Extracted data entries
=======
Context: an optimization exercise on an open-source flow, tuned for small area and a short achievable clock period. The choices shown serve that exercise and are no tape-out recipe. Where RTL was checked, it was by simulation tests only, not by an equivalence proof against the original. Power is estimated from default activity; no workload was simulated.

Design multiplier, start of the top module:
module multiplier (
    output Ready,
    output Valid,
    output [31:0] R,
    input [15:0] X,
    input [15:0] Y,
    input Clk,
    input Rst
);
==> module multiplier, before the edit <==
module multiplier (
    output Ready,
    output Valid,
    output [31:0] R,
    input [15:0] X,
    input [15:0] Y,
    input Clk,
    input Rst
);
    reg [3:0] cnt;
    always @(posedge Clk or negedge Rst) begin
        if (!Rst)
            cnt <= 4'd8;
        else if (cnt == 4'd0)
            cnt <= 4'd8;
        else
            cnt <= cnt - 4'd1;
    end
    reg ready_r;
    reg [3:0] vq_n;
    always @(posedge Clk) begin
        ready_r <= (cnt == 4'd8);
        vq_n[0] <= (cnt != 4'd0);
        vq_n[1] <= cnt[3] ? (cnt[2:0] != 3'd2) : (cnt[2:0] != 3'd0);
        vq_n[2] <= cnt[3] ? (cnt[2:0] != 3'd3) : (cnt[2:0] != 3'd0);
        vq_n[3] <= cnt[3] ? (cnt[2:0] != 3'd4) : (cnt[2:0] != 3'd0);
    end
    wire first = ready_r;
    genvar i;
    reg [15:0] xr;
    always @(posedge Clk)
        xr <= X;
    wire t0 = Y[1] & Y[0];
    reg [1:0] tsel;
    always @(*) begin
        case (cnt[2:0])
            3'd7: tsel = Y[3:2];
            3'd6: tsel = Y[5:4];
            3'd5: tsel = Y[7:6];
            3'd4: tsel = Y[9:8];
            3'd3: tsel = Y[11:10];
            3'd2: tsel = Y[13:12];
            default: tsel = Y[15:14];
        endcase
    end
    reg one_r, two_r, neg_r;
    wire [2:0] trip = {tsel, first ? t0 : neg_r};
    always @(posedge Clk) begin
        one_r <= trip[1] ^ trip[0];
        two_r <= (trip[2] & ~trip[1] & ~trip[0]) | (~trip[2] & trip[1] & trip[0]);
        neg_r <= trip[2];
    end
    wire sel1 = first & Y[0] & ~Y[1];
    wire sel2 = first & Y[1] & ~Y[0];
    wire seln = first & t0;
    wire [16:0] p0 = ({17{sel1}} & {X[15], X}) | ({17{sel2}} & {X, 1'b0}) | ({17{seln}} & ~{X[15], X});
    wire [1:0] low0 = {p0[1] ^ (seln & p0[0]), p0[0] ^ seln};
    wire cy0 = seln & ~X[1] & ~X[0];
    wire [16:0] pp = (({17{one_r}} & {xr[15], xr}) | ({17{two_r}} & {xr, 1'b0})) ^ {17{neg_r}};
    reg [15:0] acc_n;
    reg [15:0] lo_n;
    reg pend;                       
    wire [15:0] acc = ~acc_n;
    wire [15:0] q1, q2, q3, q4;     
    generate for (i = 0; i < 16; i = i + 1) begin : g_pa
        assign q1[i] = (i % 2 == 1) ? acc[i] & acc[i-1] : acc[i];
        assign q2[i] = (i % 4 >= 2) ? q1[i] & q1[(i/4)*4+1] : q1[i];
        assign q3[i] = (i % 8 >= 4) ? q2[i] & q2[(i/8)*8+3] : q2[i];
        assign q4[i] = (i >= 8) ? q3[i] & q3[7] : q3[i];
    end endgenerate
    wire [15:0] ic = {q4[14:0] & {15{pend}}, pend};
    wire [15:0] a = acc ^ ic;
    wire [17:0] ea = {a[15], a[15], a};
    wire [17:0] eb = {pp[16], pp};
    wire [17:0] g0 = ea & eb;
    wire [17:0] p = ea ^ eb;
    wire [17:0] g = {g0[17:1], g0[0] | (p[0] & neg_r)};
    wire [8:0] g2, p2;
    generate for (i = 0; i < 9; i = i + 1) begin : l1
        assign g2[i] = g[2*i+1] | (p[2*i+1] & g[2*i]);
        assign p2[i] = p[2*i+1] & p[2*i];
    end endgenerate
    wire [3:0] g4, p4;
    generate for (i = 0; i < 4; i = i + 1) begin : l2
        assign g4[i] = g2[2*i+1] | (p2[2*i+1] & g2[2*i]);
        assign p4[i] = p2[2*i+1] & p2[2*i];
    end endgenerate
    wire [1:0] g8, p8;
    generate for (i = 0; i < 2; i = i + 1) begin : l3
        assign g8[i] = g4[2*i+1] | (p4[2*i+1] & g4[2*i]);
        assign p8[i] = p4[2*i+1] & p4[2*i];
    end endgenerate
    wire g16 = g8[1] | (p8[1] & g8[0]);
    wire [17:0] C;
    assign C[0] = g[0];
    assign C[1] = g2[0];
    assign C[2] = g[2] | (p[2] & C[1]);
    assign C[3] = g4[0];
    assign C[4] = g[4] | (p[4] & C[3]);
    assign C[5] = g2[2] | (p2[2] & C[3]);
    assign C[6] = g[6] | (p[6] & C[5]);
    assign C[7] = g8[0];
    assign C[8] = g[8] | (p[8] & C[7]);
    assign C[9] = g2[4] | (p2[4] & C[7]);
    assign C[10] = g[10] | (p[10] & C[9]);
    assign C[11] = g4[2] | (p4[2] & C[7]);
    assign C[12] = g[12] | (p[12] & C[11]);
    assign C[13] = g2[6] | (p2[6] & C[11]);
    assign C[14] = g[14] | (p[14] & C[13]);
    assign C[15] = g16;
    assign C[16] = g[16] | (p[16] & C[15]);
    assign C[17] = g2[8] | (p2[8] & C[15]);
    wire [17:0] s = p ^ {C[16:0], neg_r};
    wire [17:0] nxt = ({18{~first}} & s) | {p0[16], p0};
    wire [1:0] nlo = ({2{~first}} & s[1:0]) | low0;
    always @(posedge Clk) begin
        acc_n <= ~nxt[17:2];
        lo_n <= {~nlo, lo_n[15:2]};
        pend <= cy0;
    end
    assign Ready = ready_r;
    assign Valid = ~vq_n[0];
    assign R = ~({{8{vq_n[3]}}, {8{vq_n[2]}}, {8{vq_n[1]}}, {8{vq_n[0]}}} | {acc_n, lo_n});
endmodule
=======
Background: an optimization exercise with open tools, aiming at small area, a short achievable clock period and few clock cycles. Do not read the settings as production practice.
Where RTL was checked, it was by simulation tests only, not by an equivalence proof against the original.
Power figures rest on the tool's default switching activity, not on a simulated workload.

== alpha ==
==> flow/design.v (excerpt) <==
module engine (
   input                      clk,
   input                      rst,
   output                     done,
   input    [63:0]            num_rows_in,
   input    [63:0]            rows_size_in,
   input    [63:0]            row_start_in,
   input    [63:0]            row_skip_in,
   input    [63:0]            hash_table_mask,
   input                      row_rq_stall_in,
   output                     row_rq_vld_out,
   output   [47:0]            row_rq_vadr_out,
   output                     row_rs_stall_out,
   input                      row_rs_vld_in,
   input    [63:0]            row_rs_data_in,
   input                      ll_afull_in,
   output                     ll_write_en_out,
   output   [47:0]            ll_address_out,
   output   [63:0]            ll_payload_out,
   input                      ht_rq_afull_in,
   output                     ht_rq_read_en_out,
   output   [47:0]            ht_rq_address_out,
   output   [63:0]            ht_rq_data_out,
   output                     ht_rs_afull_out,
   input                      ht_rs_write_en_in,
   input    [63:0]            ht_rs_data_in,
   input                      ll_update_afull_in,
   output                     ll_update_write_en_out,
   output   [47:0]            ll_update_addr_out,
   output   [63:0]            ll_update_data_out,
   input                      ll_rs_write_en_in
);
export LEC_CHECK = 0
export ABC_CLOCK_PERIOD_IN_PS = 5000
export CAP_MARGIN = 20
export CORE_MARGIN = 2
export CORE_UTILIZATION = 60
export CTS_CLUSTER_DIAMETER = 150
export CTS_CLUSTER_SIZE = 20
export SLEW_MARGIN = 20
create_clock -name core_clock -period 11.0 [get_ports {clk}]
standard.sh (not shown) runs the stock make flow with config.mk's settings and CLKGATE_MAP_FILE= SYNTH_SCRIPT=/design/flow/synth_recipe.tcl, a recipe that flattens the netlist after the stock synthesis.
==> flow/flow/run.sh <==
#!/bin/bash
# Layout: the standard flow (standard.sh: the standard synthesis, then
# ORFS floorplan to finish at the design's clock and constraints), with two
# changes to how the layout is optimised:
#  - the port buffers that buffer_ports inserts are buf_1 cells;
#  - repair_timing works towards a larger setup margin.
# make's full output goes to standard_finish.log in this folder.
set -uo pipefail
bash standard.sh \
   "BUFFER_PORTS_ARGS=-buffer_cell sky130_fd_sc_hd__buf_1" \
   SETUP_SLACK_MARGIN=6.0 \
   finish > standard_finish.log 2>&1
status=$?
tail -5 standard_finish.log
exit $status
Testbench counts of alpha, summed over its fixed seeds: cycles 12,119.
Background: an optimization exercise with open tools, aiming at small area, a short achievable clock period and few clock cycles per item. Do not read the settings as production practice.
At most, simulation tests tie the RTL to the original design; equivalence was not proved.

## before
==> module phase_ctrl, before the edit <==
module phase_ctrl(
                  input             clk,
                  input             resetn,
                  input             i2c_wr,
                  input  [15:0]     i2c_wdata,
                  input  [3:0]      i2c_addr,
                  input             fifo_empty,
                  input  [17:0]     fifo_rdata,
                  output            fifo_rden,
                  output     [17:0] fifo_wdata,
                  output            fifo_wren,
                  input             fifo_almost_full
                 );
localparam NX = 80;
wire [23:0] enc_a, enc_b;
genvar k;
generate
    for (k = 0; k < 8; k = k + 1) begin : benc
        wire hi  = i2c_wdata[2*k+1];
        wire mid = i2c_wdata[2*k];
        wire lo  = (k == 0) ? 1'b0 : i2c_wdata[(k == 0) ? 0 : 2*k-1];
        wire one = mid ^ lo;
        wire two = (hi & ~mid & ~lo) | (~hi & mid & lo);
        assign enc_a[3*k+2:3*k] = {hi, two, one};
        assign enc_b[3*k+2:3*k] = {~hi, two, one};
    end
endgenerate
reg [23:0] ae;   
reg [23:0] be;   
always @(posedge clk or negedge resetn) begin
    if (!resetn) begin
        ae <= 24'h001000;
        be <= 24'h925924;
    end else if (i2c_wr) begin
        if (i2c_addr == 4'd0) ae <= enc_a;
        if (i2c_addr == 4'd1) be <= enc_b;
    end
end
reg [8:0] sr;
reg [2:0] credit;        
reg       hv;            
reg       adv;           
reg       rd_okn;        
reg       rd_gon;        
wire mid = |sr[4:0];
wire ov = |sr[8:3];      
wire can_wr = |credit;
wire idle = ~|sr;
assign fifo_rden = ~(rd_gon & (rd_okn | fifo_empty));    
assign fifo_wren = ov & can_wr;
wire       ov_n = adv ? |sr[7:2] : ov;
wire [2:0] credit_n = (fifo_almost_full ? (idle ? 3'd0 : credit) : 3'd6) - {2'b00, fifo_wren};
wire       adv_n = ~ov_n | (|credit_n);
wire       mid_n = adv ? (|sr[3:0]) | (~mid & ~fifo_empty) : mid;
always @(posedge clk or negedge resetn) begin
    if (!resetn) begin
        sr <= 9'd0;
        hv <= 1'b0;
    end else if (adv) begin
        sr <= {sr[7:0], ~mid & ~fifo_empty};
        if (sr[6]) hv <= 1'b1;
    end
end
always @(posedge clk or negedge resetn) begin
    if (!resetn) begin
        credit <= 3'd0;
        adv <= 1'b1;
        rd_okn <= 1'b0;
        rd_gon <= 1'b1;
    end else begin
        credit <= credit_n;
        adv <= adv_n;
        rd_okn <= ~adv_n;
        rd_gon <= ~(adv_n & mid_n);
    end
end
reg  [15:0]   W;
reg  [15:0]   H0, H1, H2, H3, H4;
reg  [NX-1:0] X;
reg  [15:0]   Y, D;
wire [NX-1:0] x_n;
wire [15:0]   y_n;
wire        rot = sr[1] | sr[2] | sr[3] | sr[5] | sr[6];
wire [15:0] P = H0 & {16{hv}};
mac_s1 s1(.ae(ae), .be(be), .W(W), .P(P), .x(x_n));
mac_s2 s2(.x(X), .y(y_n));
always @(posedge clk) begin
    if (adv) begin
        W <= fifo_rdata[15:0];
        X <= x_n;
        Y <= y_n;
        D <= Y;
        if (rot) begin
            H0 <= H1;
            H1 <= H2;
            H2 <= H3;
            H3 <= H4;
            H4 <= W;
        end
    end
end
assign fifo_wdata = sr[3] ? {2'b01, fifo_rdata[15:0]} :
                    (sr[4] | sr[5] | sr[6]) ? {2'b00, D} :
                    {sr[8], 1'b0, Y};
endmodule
=======
* What is required: Tell how many lines of the data include the word "area", and nothing else.

* Output of the exercise: 3